Material provided
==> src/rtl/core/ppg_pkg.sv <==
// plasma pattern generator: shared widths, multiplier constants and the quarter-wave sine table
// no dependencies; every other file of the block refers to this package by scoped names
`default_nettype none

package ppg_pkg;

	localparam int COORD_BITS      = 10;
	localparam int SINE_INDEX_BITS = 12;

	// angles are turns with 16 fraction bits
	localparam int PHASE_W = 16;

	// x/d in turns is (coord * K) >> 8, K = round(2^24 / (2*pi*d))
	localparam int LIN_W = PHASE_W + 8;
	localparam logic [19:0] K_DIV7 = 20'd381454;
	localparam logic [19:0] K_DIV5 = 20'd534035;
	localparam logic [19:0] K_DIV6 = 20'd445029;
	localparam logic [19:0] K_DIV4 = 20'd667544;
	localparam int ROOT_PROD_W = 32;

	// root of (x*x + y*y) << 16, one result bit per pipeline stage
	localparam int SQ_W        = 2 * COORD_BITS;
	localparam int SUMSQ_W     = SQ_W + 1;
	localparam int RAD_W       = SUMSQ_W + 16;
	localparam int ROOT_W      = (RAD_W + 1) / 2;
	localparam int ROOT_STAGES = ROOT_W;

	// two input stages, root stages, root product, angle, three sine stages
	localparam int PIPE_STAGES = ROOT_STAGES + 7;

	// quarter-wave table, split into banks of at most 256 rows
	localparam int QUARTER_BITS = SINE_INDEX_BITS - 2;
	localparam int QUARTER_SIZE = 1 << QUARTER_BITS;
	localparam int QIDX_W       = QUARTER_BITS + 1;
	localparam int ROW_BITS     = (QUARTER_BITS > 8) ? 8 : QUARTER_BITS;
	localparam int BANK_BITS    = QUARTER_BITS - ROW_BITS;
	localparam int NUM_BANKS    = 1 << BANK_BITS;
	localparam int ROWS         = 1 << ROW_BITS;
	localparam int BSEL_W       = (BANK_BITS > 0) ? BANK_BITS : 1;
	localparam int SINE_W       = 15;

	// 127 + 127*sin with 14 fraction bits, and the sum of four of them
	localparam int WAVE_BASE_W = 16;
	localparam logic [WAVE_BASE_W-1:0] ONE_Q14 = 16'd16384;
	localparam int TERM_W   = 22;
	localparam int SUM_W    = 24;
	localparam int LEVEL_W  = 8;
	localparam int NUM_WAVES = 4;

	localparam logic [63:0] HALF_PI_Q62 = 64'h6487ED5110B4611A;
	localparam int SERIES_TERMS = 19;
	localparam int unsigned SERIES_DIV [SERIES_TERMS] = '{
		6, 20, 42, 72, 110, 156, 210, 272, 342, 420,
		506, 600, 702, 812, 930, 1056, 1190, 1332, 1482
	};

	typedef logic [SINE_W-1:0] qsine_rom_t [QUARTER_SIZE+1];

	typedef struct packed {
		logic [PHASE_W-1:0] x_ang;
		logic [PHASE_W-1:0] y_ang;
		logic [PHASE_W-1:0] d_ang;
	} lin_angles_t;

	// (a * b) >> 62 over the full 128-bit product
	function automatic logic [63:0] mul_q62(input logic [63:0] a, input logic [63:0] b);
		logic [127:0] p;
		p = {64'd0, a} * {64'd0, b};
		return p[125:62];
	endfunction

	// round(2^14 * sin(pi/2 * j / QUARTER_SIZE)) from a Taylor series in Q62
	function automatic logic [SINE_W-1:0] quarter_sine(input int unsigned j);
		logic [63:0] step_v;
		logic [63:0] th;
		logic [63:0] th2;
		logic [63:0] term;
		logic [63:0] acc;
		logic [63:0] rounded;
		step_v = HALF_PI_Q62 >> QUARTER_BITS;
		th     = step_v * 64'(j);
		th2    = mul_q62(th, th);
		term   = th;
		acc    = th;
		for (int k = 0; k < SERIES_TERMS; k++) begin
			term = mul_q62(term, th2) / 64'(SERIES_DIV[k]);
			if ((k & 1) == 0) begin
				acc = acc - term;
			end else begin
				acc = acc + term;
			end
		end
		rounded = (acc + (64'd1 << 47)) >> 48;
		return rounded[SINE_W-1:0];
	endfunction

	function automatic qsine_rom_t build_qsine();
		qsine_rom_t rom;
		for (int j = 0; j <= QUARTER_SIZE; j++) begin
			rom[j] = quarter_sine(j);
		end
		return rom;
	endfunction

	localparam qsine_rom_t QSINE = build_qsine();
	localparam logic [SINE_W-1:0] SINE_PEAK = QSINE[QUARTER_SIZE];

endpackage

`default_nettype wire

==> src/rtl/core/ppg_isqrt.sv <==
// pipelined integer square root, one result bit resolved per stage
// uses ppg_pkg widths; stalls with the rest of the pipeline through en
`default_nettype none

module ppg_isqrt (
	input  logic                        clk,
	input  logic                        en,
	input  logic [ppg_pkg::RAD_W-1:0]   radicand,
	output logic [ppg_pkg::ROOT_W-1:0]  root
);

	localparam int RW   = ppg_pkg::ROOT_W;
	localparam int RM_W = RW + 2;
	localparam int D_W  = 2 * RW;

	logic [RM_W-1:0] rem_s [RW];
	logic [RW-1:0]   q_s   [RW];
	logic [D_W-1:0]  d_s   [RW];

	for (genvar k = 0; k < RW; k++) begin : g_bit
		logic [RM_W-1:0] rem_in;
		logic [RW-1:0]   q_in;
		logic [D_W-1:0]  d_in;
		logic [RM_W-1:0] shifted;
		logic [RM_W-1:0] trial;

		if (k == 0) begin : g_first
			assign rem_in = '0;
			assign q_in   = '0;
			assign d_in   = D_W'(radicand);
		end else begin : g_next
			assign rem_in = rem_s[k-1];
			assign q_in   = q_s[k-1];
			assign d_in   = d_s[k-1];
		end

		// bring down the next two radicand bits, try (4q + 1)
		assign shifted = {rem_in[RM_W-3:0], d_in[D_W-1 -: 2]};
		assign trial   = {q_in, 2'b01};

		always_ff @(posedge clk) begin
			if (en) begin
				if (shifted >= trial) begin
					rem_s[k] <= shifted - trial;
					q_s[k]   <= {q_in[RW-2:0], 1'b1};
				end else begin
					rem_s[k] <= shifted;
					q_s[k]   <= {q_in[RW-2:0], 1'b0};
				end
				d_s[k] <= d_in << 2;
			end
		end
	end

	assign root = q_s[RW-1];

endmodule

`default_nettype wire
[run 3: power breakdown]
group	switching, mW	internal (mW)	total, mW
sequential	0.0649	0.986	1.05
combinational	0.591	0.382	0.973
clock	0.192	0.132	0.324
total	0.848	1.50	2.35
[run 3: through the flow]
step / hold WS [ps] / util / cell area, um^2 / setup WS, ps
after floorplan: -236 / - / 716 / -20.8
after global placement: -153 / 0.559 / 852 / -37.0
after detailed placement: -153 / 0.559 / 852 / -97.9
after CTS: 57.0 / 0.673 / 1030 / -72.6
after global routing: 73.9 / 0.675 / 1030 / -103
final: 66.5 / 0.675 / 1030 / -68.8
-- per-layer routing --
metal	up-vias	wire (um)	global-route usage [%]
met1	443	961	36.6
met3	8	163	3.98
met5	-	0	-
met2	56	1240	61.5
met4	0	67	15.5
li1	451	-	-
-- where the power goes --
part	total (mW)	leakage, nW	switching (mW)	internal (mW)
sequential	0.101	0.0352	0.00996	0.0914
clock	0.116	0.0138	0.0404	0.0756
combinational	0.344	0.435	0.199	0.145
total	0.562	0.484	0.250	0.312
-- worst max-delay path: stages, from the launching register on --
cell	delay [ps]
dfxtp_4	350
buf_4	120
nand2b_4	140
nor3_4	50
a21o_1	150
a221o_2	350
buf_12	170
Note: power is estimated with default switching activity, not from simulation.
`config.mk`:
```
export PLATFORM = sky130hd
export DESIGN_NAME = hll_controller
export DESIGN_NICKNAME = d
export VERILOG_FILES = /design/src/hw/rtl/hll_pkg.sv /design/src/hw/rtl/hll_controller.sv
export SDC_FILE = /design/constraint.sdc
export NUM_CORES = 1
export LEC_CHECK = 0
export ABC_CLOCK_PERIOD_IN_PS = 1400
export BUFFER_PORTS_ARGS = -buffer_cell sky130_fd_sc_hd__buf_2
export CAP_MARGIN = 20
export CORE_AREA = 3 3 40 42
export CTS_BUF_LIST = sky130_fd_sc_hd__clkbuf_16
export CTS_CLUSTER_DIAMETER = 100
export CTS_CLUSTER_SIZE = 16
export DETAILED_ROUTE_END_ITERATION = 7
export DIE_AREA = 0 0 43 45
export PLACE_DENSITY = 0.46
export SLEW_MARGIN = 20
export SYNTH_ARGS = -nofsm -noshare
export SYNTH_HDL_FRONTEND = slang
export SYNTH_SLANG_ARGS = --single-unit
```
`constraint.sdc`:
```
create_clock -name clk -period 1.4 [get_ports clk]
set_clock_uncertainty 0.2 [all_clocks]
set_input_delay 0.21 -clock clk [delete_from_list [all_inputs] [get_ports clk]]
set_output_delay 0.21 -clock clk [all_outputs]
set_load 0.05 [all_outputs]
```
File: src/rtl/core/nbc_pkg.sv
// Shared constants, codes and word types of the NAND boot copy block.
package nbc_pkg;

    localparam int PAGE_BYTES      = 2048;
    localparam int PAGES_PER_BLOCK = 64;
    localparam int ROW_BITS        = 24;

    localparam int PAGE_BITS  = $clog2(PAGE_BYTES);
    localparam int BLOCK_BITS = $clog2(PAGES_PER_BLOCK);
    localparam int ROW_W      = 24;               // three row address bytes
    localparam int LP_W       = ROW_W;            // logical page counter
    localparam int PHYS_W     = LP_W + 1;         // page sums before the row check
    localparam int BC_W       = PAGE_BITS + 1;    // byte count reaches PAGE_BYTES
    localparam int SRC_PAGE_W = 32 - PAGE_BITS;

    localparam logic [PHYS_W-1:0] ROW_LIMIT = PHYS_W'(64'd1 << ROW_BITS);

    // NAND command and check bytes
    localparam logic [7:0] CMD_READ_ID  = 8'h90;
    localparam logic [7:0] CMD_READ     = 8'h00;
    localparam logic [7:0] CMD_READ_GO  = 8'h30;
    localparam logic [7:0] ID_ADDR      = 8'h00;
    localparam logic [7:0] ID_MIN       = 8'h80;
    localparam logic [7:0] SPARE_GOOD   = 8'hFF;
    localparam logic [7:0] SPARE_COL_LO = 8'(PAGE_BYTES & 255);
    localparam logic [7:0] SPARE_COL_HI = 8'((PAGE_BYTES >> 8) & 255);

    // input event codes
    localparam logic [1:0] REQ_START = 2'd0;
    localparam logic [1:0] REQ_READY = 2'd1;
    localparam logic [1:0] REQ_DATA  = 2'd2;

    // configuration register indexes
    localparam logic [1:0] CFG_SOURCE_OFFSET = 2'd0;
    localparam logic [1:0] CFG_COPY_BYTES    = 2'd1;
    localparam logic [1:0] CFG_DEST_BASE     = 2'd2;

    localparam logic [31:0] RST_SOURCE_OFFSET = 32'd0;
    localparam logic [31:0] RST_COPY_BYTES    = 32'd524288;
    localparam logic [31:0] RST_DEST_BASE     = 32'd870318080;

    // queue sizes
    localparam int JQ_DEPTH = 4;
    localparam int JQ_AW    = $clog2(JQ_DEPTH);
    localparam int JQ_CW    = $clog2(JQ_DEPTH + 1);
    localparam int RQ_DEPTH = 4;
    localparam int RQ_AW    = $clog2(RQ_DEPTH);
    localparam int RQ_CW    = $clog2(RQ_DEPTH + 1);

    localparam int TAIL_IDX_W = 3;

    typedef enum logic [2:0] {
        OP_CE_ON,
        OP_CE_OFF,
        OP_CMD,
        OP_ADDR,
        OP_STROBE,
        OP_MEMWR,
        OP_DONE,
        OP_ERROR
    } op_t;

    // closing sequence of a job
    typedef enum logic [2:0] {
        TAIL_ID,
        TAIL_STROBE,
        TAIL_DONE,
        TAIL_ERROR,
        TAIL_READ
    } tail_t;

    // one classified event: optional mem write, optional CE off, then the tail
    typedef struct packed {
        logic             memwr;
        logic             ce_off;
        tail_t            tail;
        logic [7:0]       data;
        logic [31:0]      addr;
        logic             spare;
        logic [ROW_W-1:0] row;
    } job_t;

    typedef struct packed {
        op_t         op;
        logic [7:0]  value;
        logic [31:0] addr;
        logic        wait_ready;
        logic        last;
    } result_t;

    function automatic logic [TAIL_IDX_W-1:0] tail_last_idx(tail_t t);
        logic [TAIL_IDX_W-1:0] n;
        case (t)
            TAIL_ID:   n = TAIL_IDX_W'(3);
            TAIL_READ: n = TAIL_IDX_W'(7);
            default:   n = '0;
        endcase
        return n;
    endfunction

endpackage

Your goal
Check each line above for the string "sequential" and return those that contain it.

Response to the task
sequential	0.0649	0.986	1.05
sequential	0.101	0.0352	0.00996	0.0914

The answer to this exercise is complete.